And then words jumped into my head. “Feeling good about where I’ve been.” OK, that was true. I’d had an exceptional time at Salt Point, visited the seals and had a magnificent camp-cooked dinner. But this didn’t feel like a random brain-bubble, it felt like the beginning of a song. It’s been years since a song has come calling. Very soon a second line joined it: “I didn’t always know where I was going.” Aha. I realized this was bubbling up from the memoir, which was nearing the end of a first draft. (Finished that today, first draft of Volume I of three.)

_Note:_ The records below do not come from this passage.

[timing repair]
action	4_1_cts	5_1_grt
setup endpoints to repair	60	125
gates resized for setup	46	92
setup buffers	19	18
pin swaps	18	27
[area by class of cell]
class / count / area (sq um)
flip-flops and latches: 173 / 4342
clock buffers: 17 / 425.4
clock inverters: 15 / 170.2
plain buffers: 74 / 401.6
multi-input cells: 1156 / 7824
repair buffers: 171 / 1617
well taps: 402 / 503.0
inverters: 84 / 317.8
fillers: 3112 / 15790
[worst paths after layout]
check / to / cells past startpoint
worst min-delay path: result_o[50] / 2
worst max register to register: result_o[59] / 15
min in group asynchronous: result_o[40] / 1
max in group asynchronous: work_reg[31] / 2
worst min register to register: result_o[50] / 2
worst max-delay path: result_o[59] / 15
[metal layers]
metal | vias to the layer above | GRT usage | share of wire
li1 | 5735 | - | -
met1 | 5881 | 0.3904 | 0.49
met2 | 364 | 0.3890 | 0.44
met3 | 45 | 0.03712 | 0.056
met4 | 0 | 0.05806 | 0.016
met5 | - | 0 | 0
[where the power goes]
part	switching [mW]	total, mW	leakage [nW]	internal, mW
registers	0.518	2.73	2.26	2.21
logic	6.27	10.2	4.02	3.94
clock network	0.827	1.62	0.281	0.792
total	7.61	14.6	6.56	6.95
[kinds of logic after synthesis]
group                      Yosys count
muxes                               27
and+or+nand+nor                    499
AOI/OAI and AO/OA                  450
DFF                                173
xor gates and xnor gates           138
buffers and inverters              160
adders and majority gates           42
<file path="src/rtl/muldiv_sequencer_if.sv">
// Signal bundle between the execute-stage sequencer, the multdiv unit and the
// shared regfile write port. The slave modport is the sequencer's view.
interface muldiv_sequencer_if;
  logic        issue_valid;
  logic        issue_is_div;
  logic [4:0]  issue_rd;
  logic        md_ready;
  logic        md_exception;
  logic [31:0] md_result;
  logic        wb_busy;
  logic        ctrl_mult;
  logic        ctrl_div;
  logic        stall;
  logic        wr_en;
  logic [4:0]  wr_reg;
  logic [31:0] wr_data;
  logic        timeout_err;

  modport slave (
    input  issue_valid, issue_is_div, issue_rd,
    input  md_ready, md_exception, md_result,
    input  wb_busy,
    output ctrl_mult, ctrl_div, stall,
    output wr_en, wr_reg, wr_data, timeout_err
  );

  modport master (
    output issue_valid, issue_is_div, issue_rd,
    output md_ready, md_exception, md_result,
    output wb_busy,
    input  ctrl_mult, ctrl_div, stall,
    input  wr_en, wr_reg, wr_data, timeout_err
  );
endinterface

</file>
<file path="src/rtl/muldiv_sequencer.sv">
// Sequences one multiply/divide through multdiv and writes the result back
// when the pipeline frees the regfile port. Define MULDIV_SEQ_TIMEOUT_EN for the WAIT watchdog.
module muldiv_sequencer #(
  parameter int TIMEOUT = 64,
  parameter int RSTATUS = 30
) (
  input  logic          clock,
  input  logic          reset,
  muldiv_sequencer_if.slave bus
);

  typedef enum logic [1:0] {IDLE, START, WAIT, WRITE} state_t;

  localparam logic [4:0] STATUS_REG = 5'(RSTATUS);

  state_t      state;
  logic        op_div;
  logic [4:0]  rd;
  logic [7:0]  wait_cnt;
  logic        write_ok;
  logic [4:0]  wr_reg_q;
  logic [31:0] wr_data_q;
  logic        ctrl_mult_q;
  logic        ctrl_div_q;
  logic        timeout_q;

`ifdef MULDIV_SEQ_TIMEOUT_EN
  localparam logic [7:0] WAIT_LIMIT = 8'(TIMEOUT - 1);
`else
  logic unused_watchdog;
  assign unused_watchdog = ^{wait_cnt, 8'(TIMEOUT)};
`endif

  always_ff @(posedge clock or negedge reset) begin
    if (!reset) begin
      state       <= IDLE;
      op_div      <= 1'b0;
      rd          <= 5'd0;
      wait_cnt    <= 8'd0;
      write_ok    <= 1'b0;
      wr_reg_q    <= 5'd0;
      wr_data_q   <= 32'd0;
      ctrl_mult_q <= 1'b0;
      ctrl_div_q  <= 1'b0;
      timeout_q   <= 1'b0;
    end else begin
      case (state)
        IDLE: begin
          if (bus.issue_valid) begin
            op_div      <= bus.issue_is_div;
            rd          <= bus.issue_rd;
            ctrl_mult_q <= !bus.issue_is_div;
            ctrl_div_q  <= bus.issue_is_div;
            wait_cnt    <= 8'd0;
            state       <= START;
          end
        end
        START: begin
          ctrl_mult_q <= 1'b0;
          ctrl_div_q  <= 1'b0;
          state       <= WAIT;
        end
        WAIT: begin
          if (bus.md_ready) begin
            state <= WRITE;
            if (bus.md_exception) begin
              wr_reg_q  <= STATUS_REG;
              wr_data_q <= op_div ? 32'd5 : 32'd4;
              write_ok  <= 1'b1;
            end else begin
              wr_reg_q  <= rd;
              wr_data_q <= bus.md_result;
              // r0 is hardwired zero, so a clean result for it is dropped
              write_ok  <= (rd != 5'd0);
            end
`ifdef MULDIV_SEQ_TIMEOUT_EN
          end else if (wait_cnt == WAIT_LIMIT) begin
            state     <= WRITE;
            wr_reg_q  <= STATUS_REG;
            wr_data_q <= 32'd6;
            write_ok  <= 1'b1;
            timeout_q <= 1'b1;
`endif
          end else begin
            wait_cnt <= wait_cnt + 8'd1;
          end
        end
        WRITE: begin
          if (!bus.wb_busy) begin
            state     <= IDLE;
            write_ok  <= 1'b0;
            wr_reg_q  <= 5'd0;
            wr_data_q <= 32'd0;
          end
        end
        default: state <= IDLE;
      endcase
    end
  end

  // The pipeline owns the write port whenever wb_busy is high, so the enable is gated live
  assign bus.wr_en       = write_ok && (state == WRITE) && !bus.wb_busy;
  assign bus.wr_reg      = wr_reg_q;
  assign bus.wr_data     = wr_data_q;
  assign bus.ctrl_mult   = ctrl_mult_q;
  assign bus.ctrl_div    = ctrl_div_q;
  assign bus.stall       = (state != IDLE) || bus.issue_valid;
  assign bus.timeout_err = timeout_q;

endmodule

</file>
<file path="src/flat_wrapper.sv">
// flat-port wrapper written by rule: the top's interface ports become plain ports
module muldiv_sequencer_flat 
#(
  parameter int TIMEOUT = 64,
  parameter int RSTATUS = 30
)
  (clock, reset, bus_issue_valid, bus_issue_is_div, bus_issue_rd, bus_md_ready, bus_md_exception, bus_md_result, bus_wb_busy, bus_ctrl_mult, bus_ctrl_div, bus_stall, bus_wr_en, bus_wr_reg, bus_wr_data, bus_timeout_err);
  muldiv_sequencer_if bus_i ();
  input  logic clock;
  input  logic reset;
  input wire logic [$bits(bus_i.issue_valid)-1:0] bus_issue_valid;
  input wire logic [$bits(bus_i.issue_is_div)-1:0] bus_issue_is_div;
  input wire logic [$bits(bus_i.issue_rd)-1:0] bus_issue_rd;
  input wire logic [$bits(bus_i.md_ready)-1:0] bus_md_ready;
  input wire logic [$bits(bus_i.md_exception)-1:0] bus_md_exception;
  input wire logic [$bits(bus_i.md_result)-1:0] bus_md_result;
  input wire logic [$bits(bus_i.wb_busy)-1:0] bus_wb_busy;
  output wire logic [$bits(bus_i.ctrl_mult)-1:0] bus_ctrl_mult;
  output wire logic [$bits(bus_i.ctrl_div)-1:0] bus_ctrl_div;
  output wire logic [$bits(bus_i.stall)-1:0] bus_stall;
  output wire logic [$bits(bus_i.wr_en)-1:0] bus_wr_en;
  output wire logic [$bits(bus_i.wr_reg)-1:0] bus_wr_reg;
  output wire logic [$bits(bus_i.wr_data)-1:0] bus_wr_data;
  output wire logic [$bits(bus_i.timeout_err)-1:0] bus_timeout_err;
  assign bus_i.issue_valid = bus_issue_valid;
  assign bus_i.issue_is_div = bus_issue_is_div;
  assign bus_i.issue_rd = bus_issue_rd;
  assign bus_i.md_ready = bus_md_ready;
  assign bus_i.md_exception = bus_md_exception;
  assign bus_i.md_result = bus_md_result;
  assign bus_i.wb_busy = bus_wb_busy;
  assign bus_ctrl_mult = bus_i.ctrl_mult;
  assign bus_ctrl_div = bus_i.ctrl_div;
  assign bus_stall = bus_i.stall;
  assign bus_wr_en = bus_i.wr_en;
  assign bus_wr_reg = bus_i.wr_reg;
  assign bus_wr_data = bus_i.wr_data;
  assign bus_timeout_err = bus_i.timeout_err;
  muldiv_sequencer #(.TIMEOUT(TIMEOUT), .RSTATUS(RSTATUS)) u_core (.clock(clock), .reset(reset), .bus(bus_i));
endmodule
</file>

This is a strangely big deal for me, the possibility of a new song. It means my creative mind is waking up after a long Covid nap. Today while we were having our Sunday ocean picnic at a new site (a keeper), a wig-bubble splatted me. Yesterday, at our regular Oral Tradition poetry gathering, I recited a short poem by Jo Carson from her book Stories I Ain’t Told Nobody Yet. I’d recited a couple of her poems over the years, and the response has always been warm. Years ago I played the role of Jo Carson in her play Daytrips and came deeply into her writer’s heart, and suddenly I had a thought. What if I made a solo piece from these poems and called it “Diner?”

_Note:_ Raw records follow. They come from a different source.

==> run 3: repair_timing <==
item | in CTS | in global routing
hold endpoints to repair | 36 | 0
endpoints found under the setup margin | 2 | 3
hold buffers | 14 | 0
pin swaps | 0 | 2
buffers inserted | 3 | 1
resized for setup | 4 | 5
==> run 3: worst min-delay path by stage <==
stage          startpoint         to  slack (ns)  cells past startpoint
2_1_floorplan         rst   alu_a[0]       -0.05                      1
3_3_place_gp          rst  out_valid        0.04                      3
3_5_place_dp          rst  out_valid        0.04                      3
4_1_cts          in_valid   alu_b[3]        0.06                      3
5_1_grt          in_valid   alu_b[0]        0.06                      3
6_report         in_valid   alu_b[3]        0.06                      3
$ cat src/rtl/spm_bank_scheduler.sv
// spm_bank_scheduler: round-robin sharing of interleaved latency-1 SPM banks, with a zero-fill sequencer.
module spm_bank_scheduler #(
  parameter int NumReq       = 2,
  parameter int NumBanks     = 4,
  parameter int WordsPerBank = 1024,
  parameter int DataWidth    = 64,
  parameter int AddrWidth    = 18,
  parameter bit InitOnReset  = 1'b1,
  localparam int IW = $clog2(WordsPerBank),
  localparam int SW = DataWidth / 8
) (
  input  logic                                 clk_i,
  input  logic                                 rst_i,
  input  logic                                 clear_i,
  input  logic [NumReq-1:0]                    req_i,
  output logic [NumReq-1:0]                    gnt_o,
  input  logic [NumReq-1:0][AddrWidth-1:0]     addr_i,
  input  logic [NumReq-1:0]                    we_i,
  input  logic [NumReq-1:0][DataWidth-1:0]     wdata_i,
  input  logic [NumReq-1:0][SW-1:0]            strb_i,
  output logic [NumReq-1:0]                    rvalid_o,
  output logic [NumReq-1:0][DataWidth-1:0]     rdata_o,
  output logic [NumBanks-1:0]                  bank_req_o,
  output logic [NumBanks-1:0]                  bank_we_o,
  output logic [NumBanks-1:0][IW-1:0]          bank_addr_o,
  output logic [NumBanks-1:0][DataWidth-1:0]   bank_wdata_o,
  output logic [NumBanks-1:0][SW-1:0]          bank_be_o,
  input  logic [NumBanks-1:0][DataWidth-1:0]   bank_rdata_i,
  output logic                                 init_done_o
);
  localparam int Off = $clog2(SW);
  localparam int LB  = $clog2(NumBanks);
  localparam int BW  = LB > 0 ? LB : 1;
  localparam int RW  = NumReq > 1 ? $clog2(NumReq) : 1;

  typedef enum logic [1:0] {INIT, READY, DRAIN} state_e;

  state_e                          state_q;
  logic                            init_done_q;
  logic [IW-1:0]                   cnt_q;
  logic [NumBanks-1:0][RW-1:0]     rr_q, rr_d;
  logic [NumReq-1:0]               rvalid_q;
  logic [NumReq-1:0][BW-1:0]       rbank_q;
  logic [NumReq-1:0][BW-1:0]       bank_sel;
  logic [NumReq-1:0][IW-1:0]       idx;
  logic [NumBanks-1:0]             bgnt;
  logic [NumBanks-1:0][RW-1:0]     win;
  logic [NumReq-1:0]               gnt;

  always_comb begin
    for (int r = 0; r < NumReq; r++) begin
      bank_sel[r] = NumBanks == 1 ? '0 : BW'(addr_i[r] >> Off);
      idx[r]      = IW'(addr_i[r] >> (Off + LB));
    end
  end

  // Scan downward from the pointer so the closest candidate is assigned last and wins.
  always_comb begin
    bgnt = '0;
    win  = '0;
    gnt  = '0;
    rr_d = rr_q;
    for (int b = 0; b < NumBanks; b++) begin
      for (int k = NumReq - 1; k >= 0; k--) begin
        if (state_q == READY && req_i[(int'(rr_q[b]) + k) % NumReq] &&
            bank_sel[(int'(rr_q[b]) + k) % NumReq] == BW'(b)) begin
          bgnt[b] = 1'b1;
          win[b]  = RW'((int'(rr_q[b]) + k) % NumReq);
        end
      end
      if (bgnt[b]) begin
        gnt[win[b]] = 1'b1;
        rr_d[b]     = RW'((int'(win[b]) + 1) % NumReq);
      end
    end
  end

  always_comb begin
    for (int b = 0; b < NumBanks; b++) begin
      bank_req_o[b]   = !rst_i && (state_q == INIT || bgnt[b]);
      bank_we_o[b]    = state_q == INIT || (bgnt[b] && we_i[win[b]]);
      bank_addr_o[b]  = state_q == INIT ? cnt_q : idx[win[b]];
      bank_wdata_o[b] = state_q == INIT ? '0 : wdata_i[win[b]];
      bank_be_o[b]    = state_q == INIT ? '1 : strb_i[win[b]];
    end
    for (int r = 0; r < NumReq; r++) rdata_o[r] = rvalid_q[r] ? bank_rdata_i[rbank_q[r]] : '0;
  end

  assign gnt_o       = gnt;
  assign rvalid_o    = rvalid_q;
  assign init_done_o = init_done_q;

  always_ff @(posedge clk_i or posedge rst_i) begin
    if (rst_i) begin
      state_q     <= InitOnReset ? INIT : READY;
      init_done_q <= !InitOnReset;
      cnt_q       <= '0;
      rr_q        <= '0;
      rvalid_q    <= '0;
      rbank_q     <= '0;
    end else begin
      rr_q     <= rr_d;
      rvalid_q <= gnt;
      for (int r = 0; r < NumReq; r++) if (gnt[r]) rbank_q[r] <= bank_sel[r];
      case (state_q)
        INIT: begin
          cnt_q <= cnt_q + 1'b1;
          if (cnt_q == IW'(WordsPerBank - 1)) begin
            state_q     <= READY;
            init_done_q <= 1'b1;
            cnt_q       <= '0;
          end
        end
        READY: begin
          if (clear_i) begin
            state_q     <= DRAIN;
            init_done_q <= 1'b0;
          end
        end
        default: begin
          cnt_q   <= '0;
          state_q <= INIT;
        end
      endcase
    end
  end
endmodule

Jo had a serious hearing disability and had a pretty high-powered hearing aid. She loved sitting in a booth at the end of a diner, cranking that puppy up, and listening to everybody talk. That’s the feeling of all these poems: listening to real people talk in their own voices. Back when we were in Lancaster PA, I did a massive solo piece based on the poems of Pamela White Hadas, Beside Herself: Pocahontas to Patty Hearst, so I’ve been there before. I’d love to do this.
I have no idea whether we can start touring live performance again, but I surely want to do it if it wouldn’t mean a death sentence. House concerts are good. I don’t know whether we’d do book readings or perform or both. Jo left this plane in 2011, but I think her spirit just came to say she’d be willing to come along. Howdy, partner.